Spanò Stefania, Galán Jorge E
a Institute of Medical Sciences, University of Aberdeen , Foresterhill , Aberdeen , UK.
b Department of Microbial Pathogenesis , Yale University School of Medicine , New Haven , CT , USA.
Small GTPases. 2018 Mar 4;9(1-2):182-191. doi: 10.1080/21541248.2017.1336192. Epub 2017 Jul 5.
Intracellular bacterial pathogens survive and replicate within specialized eukaryotic cell organelles. To establish their intracellular niches these pathogens have adopted sophisticated strategies to control intracellular membrane trafficking. Since Rab-family GTPases are critical regulators of endocytic and secretory membrane trafficking events, many intracellular pathogens have evolved specific mechanisms to modulate or hijack Rab GTPases dynamics and trafficking functions.
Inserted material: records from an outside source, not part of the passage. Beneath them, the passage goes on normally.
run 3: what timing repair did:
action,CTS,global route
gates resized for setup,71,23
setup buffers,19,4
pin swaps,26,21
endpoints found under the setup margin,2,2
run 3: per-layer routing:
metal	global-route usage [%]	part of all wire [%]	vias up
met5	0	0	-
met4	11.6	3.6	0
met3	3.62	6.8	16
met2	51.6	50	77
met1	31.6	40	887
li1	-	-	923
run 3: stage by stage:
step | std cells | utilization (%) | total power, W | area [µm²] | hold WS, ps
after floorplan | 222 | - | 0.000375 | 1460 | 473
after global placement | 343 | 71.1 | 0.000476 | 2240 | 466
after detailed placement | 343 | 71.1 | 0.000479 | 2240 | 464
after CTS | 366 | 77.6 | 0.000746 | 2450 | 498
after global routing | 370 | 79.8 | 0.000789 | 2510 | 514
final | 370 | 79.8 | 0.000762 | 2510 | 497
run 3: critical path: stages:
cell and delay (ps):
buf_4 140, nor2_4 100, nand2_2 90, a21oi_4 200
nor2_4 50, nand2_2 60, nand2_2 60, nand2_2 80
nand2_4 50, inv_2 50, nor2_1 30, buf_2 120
One such strategy is the delivery of bacterial effectors through specialized machines to specifically target Rab GTPases. Some of these effectors functionally mimic host proteins that regulate the Rab GTP cycle, while others regulate Rabs proteins through their post-translation modifications or proteolysis. In this review, we examine how the localization and function of Rab-family GTPases are altered during infection with 3 well-studied intracellular bacterial pathogens, Mycobacterium tuberculosis, Salmonella enterica and Legionella pneumophila. We also discuss recent findings about specific mechanisms by which these intracellular pathogens target this protein family.
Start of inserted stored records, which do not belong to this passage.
===== src/rtl/hazard_unit_pkg.sv =====
// -----------------------------------------------------------------------------
// hazard_unit_pkg
// Shared definitions for the pipeline hazard controller:
//   - forwarding select encodings driven onto forwardAE / forwardBE
//   - the per-stage record {dest, reg_write, load} and its field widths
//   - the forward-select function used for both EX operands
// -----------------------------------------------------------------------------
package hazard_unit_pkg;

   // Width of the destination-register field in a stage record.
   localparam int unsigned REC_DEST_W = 5;

   // Forwarding source select for an EX operand.
   typedef enum logic [1:0] {
      FWD_RF   = 2'd0,   // register file
      FWD_LATE = 2'd1,   // one stage past write-back
      FWD_WB   = 2'd2,   // write-back stage
      FWD_MEM  = 2'd3    // memory stage (ALU result only)
   } fwd_sel_t;

   // One in-flight instruction as seen by the hazard logic.
   typedef struct packed {
      logic [REC_DEST_W-1:0] dest;
      logic                  reg_write;
      logic                  load;
   } stage_rec_t;

   localparam int unsigned REC_W = $bits(stage_rec_t);

   // A record can supply a value for addr only if it writes a non-zero
   // register equal to addr; register 0 is hard-wired and never forwarded.
   function automatic logic rec_match(input stage_rec_t            rec,
                                      input logic [REC_DEST_W-1:0] addr);
      return rec.reg_write && (rec.dest != '0) && (rec.dest == addr);
   endfunction

   // Youngest matching producer wins. A load sitting in MEM has no data yet,
   // so it is never a MEM-forward source; the stall logic keeps a dependent
   // instruction out of EX in that situation.
   function automatic fwd_sel_t fwd_select(input logic [REC_DEST_W-1:0] addr,
                                           input logic                  uses,
                                           input stage_rec_t            mem,
                                           input stage_rec_t            wb,
                                           input stage_rec_t            late);
      fwd_sel_t sel;
      sel = FWD_RF;
      if (uses) begin
         if (rec_match(mem, addr) && !mem.load) begin
            sel = FWD_MEM;
         end else if (rec_match(wb, addr)) begin
            sel = FWD_WB;
         end else if (rec_match(late, addr)) begin
            sel = FWD_LATE;
         end
      end
      return sel;
   endfunction

endpackage


===== src/rtl/hazard_stage_reg.sv =====
// -----------------------------------------------------------------------------
// hazard_stage_reg
// One pipeline-stage record {dest, reg_write, load} for the hazard unit.
// Ports:
//   clk     in   rising-edge clock
//   clear   in   synchronous clear (all fields to zero)
//   bubble  in   load an all-zero record instead of d on this edge
//   d       in   record from the previous stage
//   q       out  registered record
// -----------------------------------------------------------------------------
module hazard_stage_reg
   import hazard_unit_pkg::*;
(
   input  logic       clk,
   input  logic       clear,
   input  logic       bubble,
   input  stage_rec_t d,
   output stage_rec_t q
);

   always_ff @(posedge clk) begin
      if (clear || bubble) begin
         q <= '0;
      end else begin
         q <= d;
      end
   end

endmodule


===== src/rtl/hazard_unit.sv =====
// -----------------------------------------------------------------------------
// hazard_unit
// Pipeline hazard controller for the five-stage CPU. Tracks the destination
// and write/load flags of every in-flight instruction from EX through one
// stage past write-back, and from those drives EX operand forwarding, the
// load-use stall (ID/EX enable, PC + IF/ID hold, EX bubble) and a saturating
// stall counter.
// Parameters:
//   REG_ADDR_W   register-address width (must match the package record width)
//   CNT_W        stall-counter width
// Ports:
//   clk           in   rising-edge clock
//   reset         in   synchronous active-high reset, clears all state
//   rs_d, rt_d    in   decode-stage source addresses
//   uses_rs_d     in   decode instruction reads rs
//   uses_rt_d     in   decode instruction reads rt
//   dest_d        in   decode-stage destination address
//   reg_write_d   in   decode instruction writes the register file
//   mem_to_reg_d  in   decode instruction is a load
//   forwardAE     out  EX operand-A source select
//   forwardBE     out  EX operand-B source select
//   load_stall    out  ID/EX enable: 1 = advance, 0 = hold
//   fetch_hold    out  hold PC and IF/ID
//   ex_bubble     out  zero EX control entering EX
//   stall_count   out  load-use stall cycles since reset, saturating
// -----------------------------------------------------------------------------
module hazard_unit
   import hazard_unit_pkg::*;
#(
   parameter int unsigned REG_ADDR_W = REC_DEST_W,
   parameter int unsigned CNT_W      = 32
) (
   input  logic                  clk,
   input  logic                  reset,
   input  logic [REG_ADDR_W-1:0] rs_d,
   input  logic [REG_ADDR_W-1:0] rt_d,
   input  logic                  uses_rs_d,
   input  logic                  uses_rt_d,
   input  logic [REG_ADDR_W-1:0] dest_d,
   input  logic                  reg_write_d,
   input  logic                  mem_to_reg_d,
   output logic [1:0]            forwardAE,
   output logic [1:0]            forwardBE,
   output logic                  load_stall,
   output logic                  fetch_hold,
   output logic                  ex_bubble,
   output logic [CNT_W-1:0]      stall_count
);

   stage_rec_t id_rec;
   stage_rec_t ex_rec;
   stage_rec_t mem_rec;
   stage_rec_t wb_rec;
   stage_rec_t late_rec;

   logic [REG_ADDR_W-1:0] rs_e;
   logic [REG_ADDR_W-1:0] rt_e;
   logic                  uses_rs_e;
   logic                  uses_rt_e;

   logic                  stall;
   fwd_sel_t              fwd_a;
   fwd_sel_t              fwd_b;

   assign id_rec = '{dest: dest_d, reg_write: reg_write_d, load: mem_to_reg_d};

   // ---------------------------------------------------------------- records
   // EX takes a bubble while the consumer is held in ID; the later stages
   // always advance so the load moves on and resolves the hazard.
   hazard_stage_reg u_ex (
      .clk    (clk),
      .clear  (reset),
      .bubble (stall),
      .d      (id_rec),
      .q      (ex_rec)
   );

   hazard_stage_reg u_mem (
      .clk    (clk),
      .clear  (reset),
      .bubble (1'b0),
      .d      (ex_rec),
      .q      (mem_rec)
   );

   hazard_stage_reg u_wb (
      .clk    (clk),
      .clear  (reset),
      .bubble (1'b0),
      .d      (mem_rec),
      .q      (wb_rec)
   );

   hazard_stage_reg u_late (
      .clk    (clk),
      .clear  (reset),
      .bubble (1'b0),
      .d      (wb_rec),
      .q      (late_rec)
   );

   // EX-only source operand fields, bubbled together with the EX record.
   always_ff @(posedge clk) begin
      if (reset || stall) begin
         rs_e      <= '0;
         rt_e      <= '0;
         uses_rs_e <= 1'b0;
         uses_rt_e <= 1'b0;
      end else begin
         rs_e      <= rs_d;
         rt_e      <= rt_d;
         uses_rs_e <= uses_rs_d;
         uses_rt_e <= uses_rt_d;
      end
   end

   // ----------------------------------------------------------------- stall
   // Load in EX whose result the decode instruction needs next cycle.
   always_comb begin
      stall = 1'b0;
      if (ex_rec.load && ex_rec.reg_write && (ex_rec.dest != '0)) begin
         stall = (uses_rs_d && (ex_rec.dest == rs_d)) ||
                 (uses_rt_d && (ex_rec.dest == rt_d));
      end
   end

   assign load_stall = !stall;
   assign fetch_hold = stall;
   assign ex_bubble  = stall;

   // ------------------------------------------------------------ forwarding
   assign fwd_a     = fwd_select(rs_e, uses_rs_e, mem_rec, wb_rec, late_rec);
   assign fwd_b     = fwd_select(rt_e, uses_rt_e, mem_rec, wb_rec, late_rec);
   assign forwardAE = fwd_a;
   assign forwardBE = fwd_b;

   // --------------------------------------------------------- stall counter
   always_ff @(posedge clk) begin
      if (reset) begin
         stall_count <= '0;
      end else if (stall && (stall_count != '1)) begin
         stall_count <= stall_count + 1'b1;
      end
   end

endmodule
==> src/rtl/const_mult_pkg.sv <==
// Shared types and default widths for the serial signed constant multiplier.
package const_mult_pkg;

   localparam int DATA_W_DEF = 16;
   localparam int COEF_W_DEF = 8;
   localparam int COEF_N83   = -83;

   // state | meaning
   // IDLE  | waiting for an operand pair, in_ready high
   // CALC  | one coefficient bit consumed per clock, acc accumulating
   // DONE  | product presented on out_data, waiting for out_ready
   typedef enum logic [1:0] {
      IDLE = 2'd0,
      CALC = 2'd1,
      DONE = 2'd2
   } state_t;

endpackage
File: src/rtl/enc_acc_if.sv
// Register-side bus of the encoder accumulator: decoder count in, position/change out.
interface enc_acc_if #(
   parameter int unsigned CNT_W = 2,
   parameter int unsigned ACC_W = 16
);
   logic        [CNT_W-1:0] cnt;
   logic                    wr;
   logic signed [ACC_W-1:0] data;
   logic                    rd;
   logic signed [ACC_W-1:0] acc;
   logic                    chg;

   modport master (output cnt, wr, data, rd, input acc, chg);
   modport slave  (input cnt, wr, data, rd, output acc, chg);
endinterface

File: src/rtl/enc_vel.sv
// Velocity estimator: ticks elapsed since the last step pick the step multiplier.
module enc_vel
   import enc_pkg::*;
#(
   parameter int unsigned PRE_W  = 16,
   parameter int unsigned TMR_W  = 6,
   parameter int unsigned FAST_T = 2,
   parameter int unsigned SLOW_T = 8
) (
   input  logic              clk_i,
   input  logic              rst_i,
   input  logic              step,
   input  logic              sign,
   output logic [MULT_W-1:0] mult_c
);

   logic [PRE_W-1:0] pre_q;
   logic [TMR_W-1:0] tmr_q;
   dir_e             dir_q;
   dir_e             dir_c;
   logic             tick_c;

   assign dir_c  = sign ? CCW : CW;
   assign tick_c = &pre_q;

   // Timer restarts on every step and otherwise saturates at all ones.
   always_ff @(posedge clk_i or posedge rst_i) begin
      if (rst_i) begin
         pre_q <= '0;
         tmr_q <= '1;
         dir_q <= CW;
      end else if (step) begin
         pre_q <= '0;
         tmr_q <= '0;
         dir_q <= dir_c;
      end else begin
         pre_q <= pre_q + PRE_W'(1);
         if (tick_c && (tmr_q != '1)) begin
            tmr_q <= tmr_q + TMR_W'(1);
         end
      end
   end

   // Reversals never accelerate so a direction change starts gently.
   always_comb begin
      mult_c = MULT_1;
      if (dir_c == dir_q) begin
         if (tmr_q < TMR_W'(FAST_T)) begin
            mult_c = MULT_4;
         end else if (tmr_q < TMR_W'(SLOW_T)) begin
            mult_c = MULT_2;
         end
      end
   end

endmodule

File: src/rtl/enc_acc.sv
// Integrates the wrapping decoder count into a clipped signed position with acceleration.
module enc_acc
   import enc_pkg::*;
#(
   parameter int unsigned CNT_W  = 2,
   parameter int unsigned ACC_W  = 16,
   parameter int          MIN_V  = -32768,
   parameter int          MAX_V  = 32767,
   parameter int          RST_V  = 0,
   parameter int unsigned PRE_W  = 16,
   parameter int unsigned TMR_W  = 6,
   parameter int unsigned FAST_T = 2,
   parameter int unsigned SLOW_T = 8
) (
   input  logic     clk_i,
   input  logic     rst_i,
   enc_acc_if.slave bus
);

   localparam int unsigned INC_W = CNT_W + 3;
   localparam int unsigned SUM_W = ACC_W + 4;
   localparam longint      MIN_L = longint'(MIN_V);
   localparam longint      MAX_L = longint'(MAX_V);

   logic        [CNT_W-1:0]  cnt_q;
   logic signed [CNT_W-1:0]  delta_c;
   logic                     step_c;
   logic        [MULT_W-1:0] mult_c;
   logic signed [INC_W-1:0]  inc_c;
   logic signed [SUM_W-1:0]  sum_c;
   logic signed [ACC_W-1:0]  acc_q;
   logic signed [ACC_W-1:0]  acc_d_c;
   logic                     chg_q;
   logic                     chg_d_c;

   // Modulo difference against the last seen count; the decoder is never cleared.
   assign delta_c = $signed(bus.cnt - cnt_q);
   assign step_c  = (delta_c != '0);

   enc_vel #(
      .PRE_W  (PRE_W),
      .TMR_W  (TMR_W),
      .FAST_T (FAST_T),
      .SLOW_T (SLOW_T)
   ) u_vel (
      .clk_i  (clk_i),
      .rst_i  (rst_i),
      .step   (step_c),
      .sign   (delta_c[CNT_W-1]),
      .mult_c (mult_c)
   );

   assign inc_c = INC_W'(delta_c) * $signed(INC_W'(mult_c));
   assign sum_c = SUM_W'(acc_q) + SUM_W'(inc_c);

   // A load overrides any step and never flags a change.
   always_comb begin
      acc_d_c = acc_q;
      chg_d_c = chg_q;
      if (bus.wr) begin
         acc_d_c = ACC_W'(clip(longint'(bus.data), MIN_L, MAX_L));
         if (bus.rd) begin
            chg_d_c = 1'b0;
         end
      end else begin
         if (step_c) begin
            acc_d_c = ACC_W'(clip(longint'(sum_c), MIN_L, MAX_L));
         end
         if (acc_d_c != acc_q) begin
            chg_d_c = 1'b1;
         end else if (bus.rd) begin
            chg_d_c = 1'b0;
         end
      end
   end

   always_ff @(posedge clk_i or posedge rst_i) begin
      if (rst_i) begin
         cnt_q <= '0;
         acc_q <= ACC_W'(RST_V);
         chg_q <= 1'b0;
      end else begin
         cnt_q <= bus.cnt;
         acc_q <= acc_d_c;
         chg_q <= chg_d_c;
      end
   end

   assign bus.acc = acc_q;
   assign bus.chg = chg_q;

endmodule
File: src/flat_wrapper.sv
// flat-port wrapper written by rule: the top's interface ports become plain ports
module enc_acc_flat import enc_pkg::*;
#(
   parameter int unsigned CNT_W  = 2,
   parameter int unsigned ACC_W  = 16,
   parameter int          MIN_V  = -32768,
   parameter int          MAX_V  = 32767,
   parameter int          RST_V  = 0,
   parameter int unsigned PRE_W  = 16,
   parameter int unsigned TMR_W  = 6,
   parameter int unsigned FAST_T = 2,
   parameter int unsigned SLOW_T = 8
)
  (clk_i, rst_i, bus_cnt, bus_wr, bus_data, bus_rd, bus_acc, bus_chg);
  enc_acc_if #(.CNT_W(CNT_W), .ACC_W(ACC_W)) bus_i ();
  input  logic clk_i;
  input  logic rst_i;
  input wire logic [$bits(bus_i.cnt)-1:0] bus_cnt;
  input wire logic [$bits(bus_i.wr)-1:0] bus_wr;
  input wire logic [$bits(bus_i.data)-1:0] bus_data;
  input wire logic [$bits(bus_i.rd)-1:0] bus_rd;
  output wire logic [$bits(bus_i.acc)-1:0] bus_acc;
  output wire logic [$bits(bus_i.chg)-1:0] bus_chg;
  assign bus_i.cnt = bus_cnt;
  assign bus_i.wr = bus_wr;
  assign bus_i.data = bus_data;
  assign bus_i.rd = bus_rd;
  assign bus_acc = bus_i.acc;
  assign bus_chg = bus_i.chg;
  enc_acc #(.CNT_W(CNT_W), .ACC_W(ACC_W), .MIN_V(MIN_V), .MAX_V(MAX_V), .RST_V(RST_V), .PRE_W(PRE_W), .TMR_W(TMR_W), .FAST_T(FAST_T), .SLOW_T(SLOW_T)) u_core (.clk_i(clk_i), .rst_i(rst_i), .bus(bus_i));
endmodule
细胞内细菌性病原体在特定的真核细胞器内存活并复制。为了建立其细胞内生态位,这些病原体采用了复杂的策略来控制细胞内膜运输。由于Rab家族GTP酶是内吞和分泌膜运输事件的关键调节因子,许多细胞内病原体已经进化出特定机制来调节或劫持Rab GTP酶的动力学和运输功能。一种这样的策略是通过专门的机器传递细菌效应蛋白,以特异性靶向Rab GTP酶。其中一些效应蛋白在功能上模拟调节Rab GTP循环的宿主蛋白,而其他效应蛋白则通过其翻译后修饰或蛋白水解来调节Rab蛋白。在这篇综述中,我们研究了在感染三种经过充分研究的细胞内细菌性病原体(结核分枝杆菌、肠炎沙门氏菌和嗜肺军团菌)期间,Rab家族GTP酶的定位和功能是如何改变的。我们还讨论了关于这些细胞内病原体靶向这个蛋白家族的具体机制的最新发现。